■ **WORK REQUEST**:
Below are the records. How many of their lines contain "words"? Give only the number.

(Dataset records)
◇ ◇ ◇
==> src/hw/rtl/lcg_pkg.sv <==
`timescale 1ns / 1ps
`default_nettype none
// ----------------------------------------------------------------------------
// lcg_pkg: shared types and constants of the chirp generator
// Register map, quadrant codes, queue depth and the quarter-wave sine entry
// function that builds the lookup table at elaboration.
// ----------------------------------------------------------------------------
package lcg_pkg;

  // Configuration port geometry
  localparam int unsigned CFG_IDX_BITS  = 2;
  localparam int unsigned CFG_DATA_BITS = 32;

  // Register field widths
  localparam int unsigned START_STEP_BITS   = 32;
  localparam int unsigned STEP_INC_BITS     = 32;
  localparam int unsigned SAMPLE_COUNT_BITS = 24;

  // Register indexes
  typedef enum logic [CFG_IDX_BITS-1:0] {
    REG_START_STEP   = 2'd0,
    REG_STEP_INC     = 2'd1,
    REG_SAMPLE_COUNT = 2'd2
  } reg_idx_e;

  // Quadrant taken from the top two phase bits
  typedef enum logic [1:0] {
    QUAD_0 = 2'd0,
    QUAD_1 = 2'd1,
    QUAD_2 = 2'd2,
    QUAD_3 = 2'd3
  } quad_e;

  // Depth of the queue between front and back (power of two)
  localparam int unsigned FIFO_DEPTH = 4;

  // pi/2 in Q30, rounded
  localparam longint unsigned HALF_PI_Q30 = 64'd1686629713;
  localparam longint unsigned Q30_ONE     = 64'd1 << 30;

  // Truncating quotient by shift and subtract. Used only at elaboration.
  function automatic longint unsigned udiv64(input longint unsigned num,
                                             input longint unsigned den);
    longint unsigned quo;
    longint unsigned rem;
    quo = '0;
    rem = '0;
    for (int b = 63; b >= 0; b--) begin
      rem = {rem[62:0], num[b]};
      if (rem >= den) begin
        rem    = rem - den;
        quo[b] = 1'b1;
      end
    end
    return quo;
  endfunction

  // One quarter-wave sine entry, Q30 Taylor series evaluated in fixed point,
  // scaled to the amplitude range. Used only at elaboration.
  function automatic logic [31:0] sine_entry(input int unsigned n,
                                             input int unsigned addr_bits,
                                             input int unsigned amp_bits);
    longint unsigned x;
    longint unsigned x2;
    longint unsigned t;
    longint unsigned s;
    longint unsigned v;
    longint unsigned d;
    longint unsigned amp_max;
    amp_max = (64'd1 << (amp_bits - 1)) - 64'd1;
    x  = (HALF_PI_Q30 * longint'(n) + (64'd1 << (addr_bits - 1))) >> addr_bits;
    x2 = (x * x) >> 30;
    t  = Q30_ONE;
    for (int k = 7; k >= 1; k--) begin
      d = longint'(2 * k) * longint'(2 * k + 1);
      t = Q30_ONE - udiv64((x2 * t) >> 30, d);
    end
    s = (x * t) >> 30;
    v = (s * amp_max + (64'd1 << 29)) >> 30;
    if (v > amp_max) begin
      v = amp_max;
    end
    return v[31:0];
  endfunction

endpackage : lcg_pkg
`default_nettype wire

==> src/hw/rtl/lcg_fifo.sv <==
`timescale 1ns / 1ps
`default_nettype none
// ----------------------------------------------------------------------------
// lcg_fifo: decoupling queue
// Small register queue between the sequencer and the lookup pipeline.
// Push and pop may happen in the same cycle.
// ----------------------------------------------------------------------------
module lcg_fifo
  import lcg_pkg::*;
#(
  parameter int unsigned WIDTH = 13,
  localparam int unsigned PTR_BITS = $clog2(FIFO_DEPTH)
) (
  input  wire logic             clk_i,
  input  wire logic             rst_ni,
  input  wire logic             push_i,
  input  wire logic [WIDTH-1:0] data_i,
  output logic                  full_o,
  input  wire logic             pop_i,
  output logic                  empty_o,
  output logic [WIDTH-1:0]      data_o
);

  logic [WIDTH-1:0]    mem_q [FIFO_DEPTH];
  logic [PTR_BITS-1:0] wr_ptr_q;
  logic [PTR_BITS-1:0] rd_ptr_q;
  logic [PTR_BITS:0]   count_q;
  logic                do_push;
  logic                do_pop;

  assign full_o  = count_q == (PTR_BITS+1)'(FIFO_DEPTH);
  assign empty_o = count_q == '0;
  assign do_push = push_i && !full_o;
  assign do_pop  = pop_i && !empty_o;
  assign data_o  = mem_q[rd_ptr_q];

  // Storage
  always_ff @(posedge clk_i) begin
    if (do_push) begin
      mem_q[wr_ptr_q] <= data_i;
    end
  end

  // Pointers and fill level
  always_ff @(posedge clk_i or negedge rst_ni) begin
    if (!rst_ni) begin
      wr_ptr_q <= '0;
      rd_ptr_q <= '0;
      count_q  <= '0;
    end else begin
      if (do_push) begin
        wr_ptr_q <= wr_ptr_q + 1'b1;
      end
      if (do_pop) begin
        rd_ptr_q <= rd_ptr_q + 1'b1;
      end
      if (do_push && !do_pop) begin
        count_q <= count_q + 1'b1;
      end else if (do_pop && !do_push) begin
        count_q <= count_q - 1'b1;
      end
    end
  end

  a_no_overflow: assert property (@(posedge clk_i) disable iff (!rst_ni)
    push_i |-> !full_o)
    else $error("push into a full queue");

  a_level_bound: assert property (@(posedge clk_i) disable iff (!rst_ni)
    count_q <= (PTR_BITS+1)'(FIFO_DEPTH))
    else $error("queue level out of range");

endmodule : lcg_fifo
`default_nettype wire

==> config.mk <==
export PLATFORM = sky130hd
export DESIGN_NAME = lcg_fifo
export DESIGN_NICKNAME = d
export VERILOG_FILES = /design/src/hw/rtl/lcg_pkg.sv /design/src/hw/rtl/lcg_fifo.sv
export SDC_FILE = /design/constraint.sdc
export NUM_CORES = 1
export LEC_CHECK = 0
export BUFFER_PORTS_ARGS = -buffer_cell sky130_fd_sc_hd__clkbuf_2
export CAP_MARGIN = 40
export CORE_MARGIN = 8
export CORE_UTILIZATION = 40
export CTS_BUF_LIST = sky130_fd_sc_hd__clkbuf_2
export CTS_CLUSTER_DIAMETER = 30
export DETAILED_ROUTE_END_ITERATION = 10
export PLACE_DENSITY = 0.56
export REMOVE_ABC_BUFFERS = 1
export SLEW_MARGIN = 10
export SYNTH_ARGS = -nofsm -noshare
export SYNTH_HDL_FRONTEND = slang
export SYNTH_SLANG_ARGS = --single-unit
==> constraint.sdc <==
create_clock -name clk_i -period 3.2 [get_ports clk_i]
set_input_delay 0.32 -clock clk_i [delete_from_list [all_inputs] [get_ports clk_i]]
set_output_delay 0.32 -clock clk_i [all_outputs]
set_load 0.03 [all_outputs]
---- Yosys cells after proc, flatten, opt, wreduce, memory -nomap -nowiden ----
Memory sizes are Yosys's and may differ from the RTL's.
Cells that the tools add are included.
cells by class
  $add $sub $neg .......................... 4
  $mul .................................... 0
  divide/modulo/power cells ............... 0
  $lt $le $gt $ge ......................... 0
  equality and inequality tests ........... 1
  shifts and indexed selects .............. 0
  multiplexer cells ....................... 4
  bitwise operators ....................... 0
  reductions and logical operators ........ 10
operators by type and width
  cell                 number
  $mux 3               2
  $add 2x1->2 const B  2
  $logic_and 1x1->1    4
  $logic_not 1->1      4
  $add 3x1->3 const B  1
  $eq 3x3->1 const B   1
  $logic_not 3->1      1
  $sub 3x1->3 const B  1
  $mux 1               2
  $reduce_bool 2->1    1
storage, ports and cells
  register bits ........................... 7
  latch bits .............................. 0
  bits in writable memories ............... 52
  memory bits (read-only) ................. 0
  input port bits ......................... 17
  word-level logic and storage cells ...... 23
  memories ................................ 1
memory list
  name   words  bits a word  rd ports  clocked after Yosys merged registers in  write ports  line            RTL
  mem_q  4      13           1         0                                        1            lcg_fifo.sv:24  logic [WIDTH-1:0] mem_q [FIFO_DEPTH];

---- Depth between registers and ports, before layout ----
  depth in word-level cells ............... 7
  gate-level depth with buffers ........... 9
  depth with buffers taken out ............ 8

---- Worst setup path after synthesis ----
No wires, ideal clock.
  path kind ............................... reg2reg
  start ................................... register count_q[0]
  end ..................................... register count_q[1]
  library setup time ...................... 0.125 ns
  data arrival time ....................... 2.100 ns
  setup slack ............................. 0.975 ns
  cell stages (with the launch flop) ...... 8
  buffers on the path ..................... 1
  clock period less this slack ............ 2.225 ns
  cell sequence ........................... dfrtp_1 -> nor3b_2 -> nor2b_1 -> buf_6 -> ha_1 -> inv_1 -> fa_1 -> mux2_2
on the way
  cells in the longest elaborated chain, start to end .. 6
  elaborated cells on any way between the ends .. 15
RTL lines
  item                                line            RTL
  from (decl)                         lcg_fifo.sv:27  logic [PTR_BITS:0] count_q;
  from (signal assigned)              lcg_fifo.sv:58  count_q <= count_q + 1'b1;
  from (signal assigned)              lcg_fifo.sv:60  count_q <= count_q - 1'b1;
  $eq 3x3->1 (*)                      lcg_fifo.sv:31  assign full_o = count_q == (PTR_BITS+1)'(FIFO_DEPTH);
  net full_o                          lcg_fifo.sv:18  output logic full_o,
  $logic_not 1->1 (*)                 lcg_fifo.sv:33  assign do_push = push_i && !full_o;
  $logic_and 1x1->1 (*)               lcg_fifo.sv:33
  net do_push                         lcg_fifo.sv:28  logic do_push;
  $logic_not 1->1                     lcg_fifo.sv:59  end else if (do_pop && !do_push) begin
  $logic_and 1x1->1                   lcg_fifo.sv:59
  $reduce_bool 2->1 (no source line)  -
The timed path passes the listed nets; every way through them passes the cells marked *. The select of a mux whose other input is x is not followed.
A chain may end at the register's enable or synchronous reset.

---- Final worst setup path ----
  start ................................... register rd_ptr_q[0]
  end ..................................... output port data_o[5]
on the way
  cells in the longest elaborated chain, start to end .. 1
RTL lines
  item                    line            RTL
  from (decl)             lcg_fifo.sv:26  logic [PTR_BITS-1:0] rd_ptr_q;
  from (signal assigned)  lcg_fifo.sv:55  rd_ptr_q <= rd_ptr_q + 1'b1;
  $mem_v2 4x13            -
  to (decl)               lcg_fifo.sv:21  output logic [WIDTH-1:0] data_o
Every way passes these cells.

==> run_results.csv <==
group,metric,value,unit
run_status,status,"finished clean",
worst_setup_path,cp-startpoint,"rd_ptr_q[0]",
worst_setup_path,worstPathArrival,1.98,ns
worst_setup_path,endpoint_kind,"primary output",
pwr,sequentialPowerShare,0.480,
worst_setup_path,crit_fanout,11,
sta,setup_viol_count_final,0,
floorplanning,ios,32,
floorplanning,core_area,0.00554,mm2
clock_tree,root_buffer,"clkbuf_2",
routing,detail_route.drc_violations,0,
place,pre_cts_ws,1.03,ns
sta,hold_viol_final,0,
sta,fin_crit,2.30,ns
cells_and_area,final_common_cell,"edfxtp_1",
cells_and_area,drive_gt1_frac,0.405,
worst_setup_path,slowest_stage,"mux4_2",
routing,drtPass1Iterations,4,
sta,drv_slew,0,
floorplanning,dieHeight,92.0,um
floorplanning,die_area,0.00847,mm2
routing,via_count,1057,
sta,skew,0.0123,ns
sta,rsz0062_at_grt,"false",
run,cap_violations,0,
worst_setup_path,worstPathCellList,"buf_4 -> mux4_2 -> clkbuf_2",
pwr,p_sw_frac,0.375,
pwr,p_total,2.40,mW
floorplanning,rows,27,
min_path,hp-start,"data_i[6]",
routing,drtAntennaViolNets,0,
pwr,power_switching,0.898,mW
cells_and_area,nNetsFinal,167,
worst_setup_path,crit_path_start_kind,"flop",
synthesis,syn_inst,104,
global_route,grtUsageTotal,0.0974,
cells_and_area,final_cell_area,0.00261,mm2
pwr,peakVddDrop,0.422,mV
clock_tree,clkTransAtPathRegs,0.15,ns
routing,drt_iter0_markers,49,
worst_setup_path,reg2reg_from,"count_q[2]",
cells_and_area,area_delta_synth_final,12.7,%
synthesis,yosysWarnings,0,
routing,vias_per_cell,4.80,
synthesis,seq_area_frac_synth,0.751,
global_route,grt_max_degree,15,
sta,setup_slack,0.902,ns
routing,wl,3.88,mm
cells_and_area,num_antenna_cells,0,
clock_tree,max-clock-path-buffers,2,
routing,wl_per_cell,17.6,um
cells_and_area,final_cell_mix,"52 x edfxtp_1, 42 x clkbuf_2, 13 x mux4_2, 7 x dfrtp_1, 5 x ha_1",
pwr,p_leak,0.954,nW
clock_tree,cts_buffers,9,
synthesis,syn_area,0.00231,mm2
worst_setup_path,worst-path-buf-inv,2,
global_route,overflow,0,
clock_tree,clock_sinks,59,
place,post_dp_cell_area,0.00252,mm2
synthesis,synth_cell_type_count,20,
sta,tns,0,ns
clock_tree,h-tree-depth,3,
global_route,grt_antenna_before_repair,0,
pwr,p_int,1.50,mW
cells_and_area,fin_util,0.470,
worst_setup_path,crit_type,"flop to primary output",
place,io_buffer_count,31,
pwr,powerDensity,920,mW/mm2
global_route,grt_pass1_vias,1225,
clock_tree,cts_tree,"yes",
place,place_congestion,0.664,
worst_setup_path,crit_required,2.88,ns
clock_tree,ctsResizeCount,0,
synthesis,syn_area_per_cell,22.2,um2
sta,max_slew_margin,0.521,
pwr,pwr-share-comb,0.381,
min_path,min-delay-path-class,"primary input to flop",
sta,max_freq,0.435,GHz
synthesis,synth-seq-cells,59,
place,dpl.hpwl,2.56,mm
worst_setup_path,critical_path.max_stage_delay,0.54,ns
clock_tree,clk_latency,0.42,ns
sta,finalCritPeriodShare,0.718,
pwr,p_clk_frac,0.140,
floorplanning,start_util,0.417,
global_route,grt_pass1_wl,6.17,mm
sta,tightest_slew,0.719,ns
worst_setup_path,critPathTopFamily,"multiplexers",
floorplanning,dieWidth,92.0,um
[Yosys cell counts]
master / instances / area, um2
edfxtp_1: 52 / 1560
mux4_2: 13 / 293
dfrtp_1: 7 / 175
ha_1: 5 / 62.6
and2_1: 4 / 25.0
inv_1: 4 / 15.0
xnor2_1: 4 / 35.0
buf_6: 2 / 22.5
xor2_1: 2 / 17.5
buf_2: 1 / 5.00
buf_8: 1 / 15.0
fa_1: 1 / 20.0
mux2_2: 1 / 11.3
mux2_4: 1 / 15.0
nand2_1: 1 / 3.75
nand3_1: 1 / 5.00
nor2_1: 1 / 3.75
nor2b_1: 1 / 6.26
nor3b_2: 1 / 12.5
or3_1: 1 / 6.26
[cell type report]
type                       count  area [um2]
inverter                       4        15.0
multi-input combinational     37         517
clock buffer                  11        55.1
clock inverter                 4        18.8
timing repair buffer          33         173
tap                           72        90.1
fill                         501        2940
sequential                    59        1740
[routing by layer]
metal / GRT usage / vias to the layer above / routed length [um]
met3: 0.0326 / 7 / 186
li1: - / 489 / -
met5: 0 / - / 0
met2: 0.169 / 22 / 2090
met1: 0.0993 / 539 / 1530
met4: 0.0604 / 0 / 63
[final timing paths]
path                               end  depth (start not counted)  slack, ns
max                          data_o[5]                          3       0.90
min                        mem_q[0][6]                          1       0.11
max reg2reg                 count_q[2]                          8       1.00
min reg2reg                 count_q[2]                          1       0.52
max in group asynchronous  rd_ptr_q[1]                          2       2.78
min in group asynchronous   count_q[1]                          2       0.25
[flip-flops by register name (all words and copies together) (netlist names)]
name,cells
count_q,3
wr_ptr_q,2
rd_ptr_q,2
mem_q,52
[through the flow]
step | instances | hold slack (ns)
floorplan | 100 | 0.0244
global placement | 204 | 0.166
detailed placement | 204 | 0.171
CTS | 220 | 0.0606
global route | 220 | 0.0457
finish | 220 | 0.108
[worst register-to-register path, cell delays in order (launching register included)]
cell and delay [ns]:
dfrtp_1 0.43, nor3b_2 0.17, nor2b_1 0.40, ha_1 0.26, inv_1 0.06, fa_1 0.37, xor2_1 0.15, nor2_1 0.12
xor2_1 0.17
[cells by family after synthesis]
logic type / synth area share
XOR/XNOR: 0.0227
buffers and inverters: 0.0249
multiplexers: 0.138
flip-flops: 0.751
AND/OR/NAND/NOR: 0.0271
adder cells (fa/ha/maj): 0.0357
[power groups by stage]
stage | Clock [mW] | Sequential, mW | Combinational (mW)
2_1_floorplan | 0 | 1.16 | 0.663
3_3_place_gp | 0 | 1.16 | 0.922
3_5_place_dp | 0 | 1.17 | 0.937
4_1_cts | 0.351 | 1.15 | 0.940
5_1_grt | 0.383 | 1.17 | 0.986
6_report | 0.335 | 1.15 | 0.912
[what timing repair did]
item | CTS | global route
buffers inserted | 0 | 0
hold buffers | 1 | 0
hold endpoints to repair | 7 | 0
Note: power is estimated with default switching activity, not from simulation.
◇ ◇ ◇
■ **WRITTEN RESPONSE**:
2